The peer-reviewed report accounted for the following factors:
  • The federal Production Tax Credit (PTC), a crucial subsidy for wind producers, has distorted the energy market by artificially lowering the cost of expensive technologies and directing taxpayer money to the wind industry.
  • States have enacted Renewable Portfolio Standards (RPS) that require utilities to purchase electricity produced from renewable sources, which drives up the cost of electricity for consumers.
  • Because wind resources are often located far from existing transmission lines, expanding the grid is expensive, and the costs are passed on to taxpayers and consumers.
  • Conventional generators must be kept on call as backup to meet demand when wind is unable to do so, driving up the cost of electricity for consumers.
“Innovation is a wonderful thing and renewable energy is no exception. Wind power has experienced tremendous growth since the 1990’s, but it has largely been a response to generous federal subsidies,” Yonk stated.
Among the factors wind advocates fail to acknowledge, the report shows, is the “opportunity cost” of the massive subsidies which taxpayers are forced to provide in order to persuade producers to indulge in this otherwise grotesquely inefficient and largely pointless form of power generation.

In the US this amounts to an annual $5 billion per year in Production Tax Credits (PTC). Here is money that could have been spent on education, healthcare, defence or, indeed, which could have been left in the pockets of taxpayers to spend as they prefer.

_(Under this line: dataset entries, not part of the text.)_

This is an optimization exercise on Yosys and OpenROAD, whose aim is a short achievable clock period and few clock cycles, not a production implementation. No run shown here included a check of the RTL's function; only the layout flow was run. No activity file was given, so power comes from the tool's default toggle rates.

## run.sh

```bash
#!/bin/bash
# synth_recipe.tcl (not shown) runs the flow's synth.tcl, then flattens the netlist and writes it again
# the make line also repeats each setting of config.mk as NAME=value (left out here)
make -C /OpenROAD-flow-scripts/flow DESIGN_CONFIG=/design/flow/config.mk WORK_HOME=/design/flow/orfs CLKGATE_MAP_FILE= SYNTH_SCRIPT=/design/flow/synth_recipe.tcl finish
```

## config.mk

```make
export PLATFORM = sky130hd
export DESIGN_NAME = idxfp
export DESIGN_NICKNAME = idxfp
export VERILOG_FILES = /design/flow/design.v
export SDC_FILE = /design/flow/constraint.sdc
export NUM_CORES = 4
export LEC_CHECK = 0
export CAP_MARGIN = 20
export CORE_MARGIN = 2
export CORE_UTILIZATION = 40
export SETUP_SLACK_MARGIN = 2.7
export SLEW_MARGIN = 20
export SYNTH_HIERARCHICAL = 1
```

## constraint.sdc

```tcl
create_clock -name core_clock -period 5.0 [get_ports {clk}]
set_input_delay 1.0000 -clock core_clock [delete_from_list [all_inputs] [get_ports {clk}]]
set_output_delay 1.0000 -clock core_clock [all_outputs]
set_load 0.01 [all_outputs]
```
What follows belongs to an exercise in optimizing a design on an open flow for small area, a short achievable clock period and few clock cycles; a production flow would make more cautious choices. The RTL of this run was laid out without a check of its function.

## config.mk

```make
export PLATFORM = sky130hd
export DESIGN_NAME = dwmac_lanes
export DESIGN_NICKNAME = dwmac_lanes
export VERILOG_FILES = /design/flow/design.v
export SDC_FILE = /design/flow/constraint.sdc
export NUM_CORES = 4
export LEC_CHECK = 0
export CAP_MARGIN = 20
export CORE_MARGIN = 2
export CORE_UTILIZATION = 40
export SLEW_MARGIN = 20
```

## constraint.sdc

```tcl
create_clock -name core_clock -period 27.0 [get_ports {clk}]
set_input_delay 5.4000 -clock core_clock [delete_from_list [all_inputs] [get_ports {clk}]]
set_output_delay 5.4000 -clock core_clock [all_outputs]
set_load 0.01 [all_outputs]
```
From an optimization exercise on the open Yosys and OpenROAD flow, aimed at small area, a short achievable clock period and few clock cycles; shortcuts taken in it are not production practice.
The RTL was checked by simulation tests, not by an equivalence proof against the original design.
Power and IR drop assume default switching activity.

==> flow/design.v <==
module rune512_codec #(
    parameter P = 64,    
    parameter S = 59     
) (
    input  wire        clk,
    input  wire        rst,
    input  wire        cmd_valid,
    output wire        cmd_ready,
    input  wire [2:0]  cmd_op,
    input  wire        cmd_pfx,
    input  wire        cmd_emptyok,
    input  wire        in_valid,
    output wire        in_ready,
    input  wire [11:0] in_data,
    output wire        out_valid,
    input  wire        out_ready,
    output wire [9:0]  out_data,
    output wire        done,
    output reg  [3:0]  err,
    output reg         shortsub,
    output reg  [15:0] result,
    output reg  [7:0]  consumed,
    output reg  [7:0]  outlen
);
    localparam C = 16;
    localparam OP_ENCODE   = 3'd0;
    localparam OP_DECODE   = 3'd1;
    localparam OP_CHECKSUM = 3'd2;
    localparam ERR_NONE     = 4'd0;
    localparam ERR_EMPTY    = 4'd1;
    localparam ERR_PREFIX   = 4'd2;
    localparam ERR_SHORT    = 4'd3;
    localparam ERR_PADDING  = 4'd4;
    localparam ERR_MISMATCH = 4'd5;
    localparam ERR_ILLEGAL  = 4'd6;
    localparam ERR_CAPACITY = 4'd8;
    localparam [3:0] ST_IDLE     = 4'd0,
                     ST_RECV_B   = 4'd1,    
                     ST_RECV_T   = 4'd2,    
                     ST_TOKBITS  = 4'd3,    
                     ST_DEC_EVAL = 4'd4,    
                     ST_CRC      = 4'd5,    
                     ST_CRC_END  = 4'd6,
                     ST_ENC_PFX  = 4'd7,    
                     ST_ENC_SYM  = 4'd8,    
                     ST_ENC_OUT  = 4'd9,    
                     ST_DEC_OUT  = 4'd10,   
                     ST_DONE     = 4'd11;
    reg [3:0] state;
    reg [2:0] op;
    reg       pfx;
    reg       emptyok;
    reg [7:0] buf_mem [0:P-1];
    reg [6:0] nbytes;         
    reg       over;           
    reg [3:0] nmod9;          
    reg [15:0] crc;
    reg [6:0]  crc_idx;
    reg [2:0]  crc_bit;
    reg        tok_seen;
    reg        pfx_bad;
    reg        stopped;
    reg        cap;
    reg [5:0]  nsym;
    reg [8:0]  tokval;
    reg [3:0]  tokbit;
    reg [9:0]  bitpos;        
    reg [16:0] hdr;
    reg [7:0]  asmb;
    reg [9:0]  kpos;          
    reg [8:0]  symsr;
    reg [3:0]  symbit;
    reg [5:0]  symcnt;
    reg [6:0]  optr;
    wire in_fire  = in_valid & in_ready;
    wire out_fire = out_valid & out_ready;
    assign cmd_ready = (state == ST_IDLE);
    assign in_ready  = (state == ST_RECV_B) || (state == ST_RECV_T);
    assign out_valid = (state == ST_ENC_PFX) || (state == ST_ENC_OUT) || (state == ST_DEC_OUT);
    assign out_data  = (state == ST_ENC_PFX) ? 10'h200 :
                       (state == ST_ENC_OUT) ? {1'b0, symsr} :
                                               {2'b00, buf_mem[optr[5:0]]};
    assign done      = (state == ST_DONE);
    wire       t_end   = in_data[11];
    wire       t_sent  = in_data[10];
    wire       t_valid = in_data[9];
    wire [8:0] t_value = in_data[8:0];
    wire [9:0] pbp     = bitpos - 10'd17;                    
    wire [3:0] padbits = (pbp[2:0] == 3'd0 && hdr[16]) ? 4'd8 : {1'b0, pbp[2:0]};
    wire [9:0] paybits = pbp - {6'd0, padbits};
    wire [9:0] dpos    = bitpos - 10'd17;
    wire        parity = (nmod9 == 4'd7);
    wire [9:0]  epos   = kpos - 10'd17;
    wire [10:0] paylen = {1'b0, nbytes, 3'b000};
    reg         ebit;
    always @(*) begin
        if (kpos == 10'd0)
            ebit = parity;
        else if (kpos < 10'd17)
            ebit = crc[5'd16 - kpos[4:0]];
        else if ({1'b0, epos} < paylen)
            ebit = buf_mem[epos[8:3]][3'd7 - epos[2:0]];
        else
            ebit = 1'b0;
    end
    wire crc_in = buf_mem[crc_idx[5:0]][3'd7 - crc_bit];
    wire crc_fb = crc[15] ^ crc_in;
    always @(posedge clk) begin
        if (rst) begin
            state    <= ST_IDLE;
            err      <= 4'd0;
            shortsub <= 1'b0;
            result   <= 16'd0;
            consumed <= 8'd0;
            outlen   <= 8'd0;
        end else begin
            case (state)
            ST_IDLE: begin
                if (cmd_valid) begin
                    op       <= cmd_op;
                    pfx      <= cmd_pfx;
                    emptyok  <= cmd_emptyok;
                    err      <= ERR_NONE;
                    shortsub <= 1'b0;
                    result   <= 16'd0;
                    consumed <= 8'd0;
                    outlen   <= 8'd0;
                    nbytes   <= 7'd0;
                    nmod9    <= 4'd0;
                    over     <= 1'b0;
                    crc      <= 16'd0;
                    crc_idx  <= 7'd0;
                    crc_bit  <= 3'd0;
                    tok_seen <= 1'b0;
                    pfx_bad  <= 1'b0;
                    stopped  <= 1'b0;
                    cap      <= 1'b0;
                    nsym     <= 6'd0;
                    bitpos   <= 10'd0;
                    hdr      <= 17'd0;
                    kpos     <= 10'd0;
                    symcnt   <= 6'd0;
                    optr     <= 7'd0;
                    case (cmd_op)
                    OP_ENCODE, OP_CHECKSUM: state <= ST_RECV_B;
                    OP_DECODE:              state <= ST_RECV_T;
                    default: begin
                        err   <= ERR_ILLEGAL;
                        state <= ST_DONE;
                    end
                    endcase
                end
            end
            ST_RECV_B: begin
                if (in_fire) begin
                    if (in_data[8]) begin
                        if (over) begin
                            err   <= ERR_CAPACITY;
                            state <= ST_DONE;
                        end else if (nbytes == 7'd0) begin
                            state <= ST_CRC_END;
                        end else begin
                            state <= ST_CRC;
                        end
                    end else if (nbytes == P) begin
                        over <= 1'b1;
                    end else begin
                        buf_mem[nbytes[5:0]] <= in_data[7:0];
                        nbytes <= nbytes + 7'd1;
                        nmod9  <= (nmod9 == 4'd8) ? 4'd0 : nmod9 + 4'd1;
                    end
                end
            end
            ST_RECV_T: begin
                if (in_fire) begin
                    if (t_end) begin
                        state <= ST_DEC_EVAL;
                    end else begin
                        tok_seen <= 1'b1;
                        if (!tok_seen && pfx) begin
                            if (!t_sent)
                                pfx_bad <= 1'b1;
                        end else if (pfx_bad || stopped || cap) begin
                        end else if (!t_valid) begin
                            stopped <= 1'b1;
                        end else if (nsym == S) begin
                            cap <= 1'b1;
                        end else begin
                            nsym   <= nsym + 6'd1;
                            tokval <= t_value;
                            tokbit <= 4'd0;
                            state  <= ST_TOKBITS;
                        end
                    end
                end
            end
            ST_TOKBITS: begin
                if (bitpos < 10'd17) begin
                    hdr <= {hdr[15:0], tokval[8]};
                end else begin
                    asmb <= {asmb[6:0], tokval[8]};
                    if (dpos[2:0] == 3'd7 && dpos[9:3] < P)
                        buf_mem[dpos[8:3]] <= {asmb[6:0], tokval[8]};
                end
                tokval <= {tokval[7:0], 1'b0};
                bitpos <= bitpos + 10'd1;
                tokbit <= tokbit + 4'd1;
                if (tokbit == 4'd8)
                    state <= ST_RECV_T;
            end
            ST_DEC_EVAL: begin
                if (!tok_seen) begin
                    if (!pfx && emptyok)
                        state <= ST_DONE;
                    else begin
                        err   <= ERR_EMPTY;
                        state <= ST_DONE;
                    end
                end else if (pfx_bad) begin
                    err   <= ERR_PREFIX;
                    state <= ST_DONE;
                end else if (cap) begin
                    err   <= ERR_CAPACITY;
                    state <= ST_DONE;
                end else if (nsym == 6'd0) begin
                    err      <= ERR_SHORT;
                    shortsub <= 1'b1;
                    state    <= ST_DONE;
                end else if (bitpos < 10'd17) begin
                    err   <= ERR_SHORT;
                    state <= ST_DONE;
                end else if (pbp < {6'd0, padbits}) begin
                    err   <= ERR_PADDING;
                    state <= ST_DONE;
                end else begin
                    nbytes <= paybits[9:3];
                    if (paybits[9:3] == 7'd0)
                        state <= ST_CRC_END;
                    else
                        state <= ST_CRC;
                end
            end
            ST_CRC: begin
                crc <= crc_fb ? ({crc[14:0], 1'b0} ^ 16'h1021) : {crc[14:0], 1'b0};
                crc_bit <= crc_bit + 3'd1;
                if (crc_bit == 3'd7) begin
                    crc_idx <= crc_idx + 7'd1;
                    if (crc_idx + 7'd1 == nbytes)
                        state <= ST_CRC_END;
                end
            end
            ST_CRC_END: begin
                case (op)
                OP_CHECKSUM: begin
                    result <= crc;
                    state  <= ST_DONE;
                end
                OP_ENCODE: begin
                    result <= crc;
                    state  <= pfx ? ST_ENC_PFX : ST_ENC_SYM;
                    symbit <= 4'd0;
                end
                default: begin   
                    if (crc != hdr[15:0]) begin
                        err   <= ERR_MISMATCH;
                        state <= ST_DONE;
                    end else if (nbytes == 7'd0) begin
                        result   <= hdr[15:0];
                        consumed <= {2'b00, nsym} + {7'd0, pfx};
                        state    <= ST_DONE;
                    end else begin
                        state <= ST_DEC_OUT;
                    end
                end
                endcase
            end
            ST_ENC_PFX: begin
                if (out_fire)
                    state <= ST_ENC_SYM;
            end
            ST_ENC_SYM: begin
                symsr  <= {symsr[7:0], ebit};
                kpos   <= kpos + 10'd1;
                symbit <= symbit + 4'd1;
                if (symbit == 4'd8)
                    state <= ST_ENC_OUT;
            end
            ST_ENC_OUT: begin
                if (out_fire) begin
                    symcnt <= symcnt + 6'd1;
                    symbit <= 4'd0;
                    if ({1'b0, kpos} < paylen + 11'd17) begin
                        state <= ST_ENC_SYM;
                    end else begin
                        outlen <= {2'b00, symcnt} + 8'd1 + {7'd0, pfx};
                        state  <= ST_DONE;
                    end
                end
            end
            ST_DEC_OUT: begin
                if (out_fire) begin
                    optr <= optr + 7'd1;
                    if (optr + 7'd1 == nbytes) begin
                        result   <= hdr[15:0];
                        consumed <= {2'b00, nsym} + {7'd0, pfx};
                        outlen   <= {1'b0, nbytes};
                        state    <= ST_DONE;
                    end
                end
            end
            ST_DONE: begin
                state <= ST_IDLE;
            end
            default: state <= ST_IDLE;
            endcase
        end
    end
endmodule
==> flow/run.sh <==
#!/bin/bash
# synth_recipe.tcl (not shown) runs the flow's synth.tcl, then flattens the netlist and writes it again
# the make line also repeats each setting of config.mk as NAME=value (left out here)
make -C /OpenROAD-flow-scripts/flow DESIGN_CONFIG=/design/flow/config.mk WORK_HOME=/design/flow/orfs CLKGATE_MAP_FILE= SYNTH_SCRIPT=/design/flow/synth_recipe.tcl finish
==> flow/config.mk <==
export PLATFORM = sky130hd
export DESIGN_NAME = rune512_codec
export DESIGN_NICKNAME = rune512_codec
export VERILOG_FILES = /design/flow/design.v
export SDC_FILE = /design/flow/constraint.sdc
export NUM_CORES = 4
export LEC_CHECK = 0
export CAP_MARGIN = 20
export CORE_MARGIN = 2
export CORE_UTILIZATION = 40
export PLACE_DENSITY = 0.6
export SLEW_MARGIN = 20
==> flow/constraint.sdc <==
create_clock -name core_clock -period 8.0 [get_ports {clk}]
set_input_delay 1.6000 -clock core_clock [delete_from_list [all_inputs] [get_ports {clk}]]
set_output_delay 1.6000 -clock core_clock [all_outputs]
set_load 0.01 [all_outputs]
==> flow_summary.toml <==
[global_route]
grt_pass1_vias = 24500
grt_first_pass_wirelength_um = 173000
grt_max_degree = 100
antenna_found_initial = 9
track_usage_pct = 24.0
grt_overflow_total = 0

[routing]
wl_per_cell_um = 30.9
avgViaCountPerCell = 6.39
antenna_left = 0
wirelength_um = 118000
drc = 0
num_vias = 24400
drt_iter0_markers = 2998
firstDrtPassIters = 5

[pwr]
p_per_area_mw_per_mm2 = 339
vdd_ir_drop_max_mv = 0.226
leakage_nw = 13.7

[timing]
setup_viol = 0
slew_headroom_pct = 22.6
min_period_ns = 6.12
setup_tns_ns = 0
skew_ns = 0.0321
worst_pin_slew_ns = 1.15
whs_ns = 0.429
timing.fmax_ghz = 0.163
maxSlewViolCount = 0
finalHoldViolations = 0
min_period_over_period_pct = 76.5
worst_slack_ns = 1.88
rsz0062_at_grt = "no"

[critical_path]
worstPathCellList = "buf_12 -> mux4_2 -> mux4_2 -> mux4_2 -> nand2_1 -> a21oi_1 -> clkdlybuf4s50_1"
cp_top_family = "multiplexers"
slowest_delay_ns = 0.88
path_buf_inv = 2
critPathMaxFanout = 39
crit_type = "flop to output port"
path_common_cell = "mux4_2"
crit_slowest_cell = "dfxtp_4"
crit_required_ns = 6.40
cp_data_arrival_time_ns = 4.52
cp-end-kind = "output port"
start_kind = "flop"

[flow_run]
max_cap_violations = 0

[clock_tree]
htreeDepth = 3
cts_root_buffer = "clkbuf_16"
clock_path_buffers = 3
clk_pin_slew_ns = 0.06
cts_tree = "yes"
clk_latency_ns = 0.65
postCtsSetupRepairBufs = 0
holdBufCountCts = 0
clock_sinks = 699
cts_resized = 0
cts_buffers = 81

[logic_synthesis]
syn_avg_cell_area_um2 = 15.9
synth_area_leaders = "edfxtp_1, mux4_2, dfxtp_1"
synth_ff_type = "edfxtp_1"
synth-edff-count = 648
yosys_warnings = 1
syn_area_mm2 = 0.0387
synth-seq-cells = 699
netlist_instances = 2433
ys_types = 77
yosys.area.top_type = "edfxtp_1"
synthDominantCellAreaShare_pct = 50.3
async_flop_share_pct = 0
synth_commonest_cells = "edfxtp_1, mux4_2, nor2_1"
yosysSeqAreaShare_pct = 53.0
yosysMostFrequentCell = "edfxtp_1"

[floorplanning]
die_h_um = 315
die_area_mm2 = 0.0991
core_mm2 = 0.0963
row_count = 114
io_pins = 73
die_w_um = 315
start_util_pct = 40.1

[worst_hold_path]
worstHoldPathType = "flop to flop"

[layout]
area_growth_pct = 12.9
nets = 2529
final_area_mm2 = 0.0436
post-route-util_pct = 45.3
drive_gt1_share_pct = 29.0

[placed_design]
place_ws_ns = 2.04
io_buffer_count = 70
dpl_cell_area_mm2 = 0.0409
routabilityCongestion = 0.966
dp_hpwl_um = 81700

[outcome]
status = "no timing/DRC/antenna violations"
==> metrics by stage <==
step / power (mW) / instances
3_5_place_dp: 11.0 / 3657
5_1_grt: 15.3 / 3809
2_1_floorplan: 8.77 / 2434
6_report: 14.8 / 3813
3_3_place_gp: 11.0 / 3656
4_1_cts: 14.8 / 3806
==> flip-flops by register name, indices dropped and copies added (netlist names), 7 cells and up, named ones only <==
name	count
nbytes	7
hdr	17
consumed	7
crc	16
crc_idx	7
tokval	9
kpos	10
symsr	9
outlen	7
bitpos	10
asmb	7
buf_mem	512
optr	7
result	16
==> worst register-to-register path, cell delays in order (launching register included) <==
cell and delay, ns:
dfxtp_1 0.75, nor2b_1 0.38, nand2_1 0.53, nor3_1 0.99, nand4b_1 0.60, buf_4 0.43
a21oi_2 0.65, nand2_1 0.44, nor2_1 0.87
==> worst paths after layout <==
kind	from	to	slack (ns)	depth (start not counted)
max	flop	out_data[5]	1.88	7
min	symsr[4]	symsr[5]	0.43	0
max reg2reg	state[1]	buf_mem[44][3]	1.96	8
min reg2reg	symsr[4]	symsr[5]	0.43	0
==> cells by family after synthesis <==
family | count (synthesis) | synth area share [%]
and+or+nand+nor | 572 | 6.94
DFF | 699 | 53.0
AOI/OAI and AO/OA | 239 | 4.26
xor gates and xnor gates | 112 | 2.63
other | 1 | 0.00970
adders and majority gates | 41 | 1.32
buffers and inverters | 227 | 2.57
muxes | 542 | 29.3
==> layout by cell type (no fill, tap or decap), types with 41 or more instances in the layout <==
cell type	netlist	layout
nand3_1	70	70
dfxtp_1	51	43
nor2_1	188	186
nand2_1	139	139
and2_1	43	43
xnor2_1	73	69
mux4_2	469	469
a21oi_1	49	47
edfxtp_1	648	648
mux2i_1	51	51
clkbuf_16	0	83
buf_4	16	53
clkdlybuf4s50_1	0	69
inv_1	41	41
==> cell type report <==
type                    count  area (um2)
inverters                  47         176
well taps                1276        1600
multi-input cells        1508       17500
diodes                      4        10.0
clock buffers              96        2150
repair buffers            130        1210
flip-flops and latches    699       20500
fillers                  8334       52700
clock inverters            53         527
==> layer usage <==
metal / global-route usage, % / vias to the layer above / share of wire, %
met1: 31.1 / 12600 / 38
li1: - / 10100 / -
met4: 12.2 / 6 / 5.7
met5: 0 / - / 0.032
met2: 38.4 / 1311 / 48
met3: 5.00 / 305 / 9.2
==> power breakdown <==
group	total (mW)	internal, mW	switching, mW
combinational	6.22	2.82	3.40
sequential	4.82	4.30	0.520
clock	3.75	2.21	1.54
total	14.8	9.33	5.46
Testbench counts, summed over its fixed seeds: cycles 102,379.

## separate check: timing with driven ports
Ports are ideal in the flow. The routed layout listed here was re-timed in OpenROAD. Step 1 assumes that a clkbuf_16 drives the clock port and a buf_2 every other input. Step 2 moves the port delays by t, midway between the first and last clock arrival at a register: inputs arrive t later, outputs are due t later. That takes back most of the time a late clock gives input paths. Slacks: ideal ports / drivers / drivers and shift; pairs: ideal ports / drivers.
shift t [ns]: 0.700
setup slack, ns: 1.877 / 1.807 / 1.964
worst setup path at the end: register to register
worst register clock-pin slew, ns: 0.06 / 0.06
worst data-port slew with drivers (ns): 0.05
After both steps setup and hold are still met in this run. The setup slack of this run moves by -0.070 ns with the drivers and by +0.087 ns with both steps.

Instead it has been squandered on bribing rent-seeking crony-capitalists to carpet the landscape with bat-chomping, bird-slicing eco-crucifixes to produce energy so intermittent that it is often unavailable when needed most (on very hot or very cold days when demand for air-conditioning or heating is high) and only too available on other occasions when a glut means that wind producers actually have to pay utilities to accept their unwanted energy. This phenomenon, known as “negative pricing”, is worthwhile to wind producers because they only get their subsidy credits when they are producing power (whether it is needed or not). But clearly not worthwhile to the people who end up footing the bill: ie taxpayers.



"bat-chomping...eco-crucifixes"  My compliments to Mr. Delingpole. 

1 comment:

Anonymous said...

What about the billions in oil company subsidies? Not to mention the cost of oil spills, pollution and of course climate change?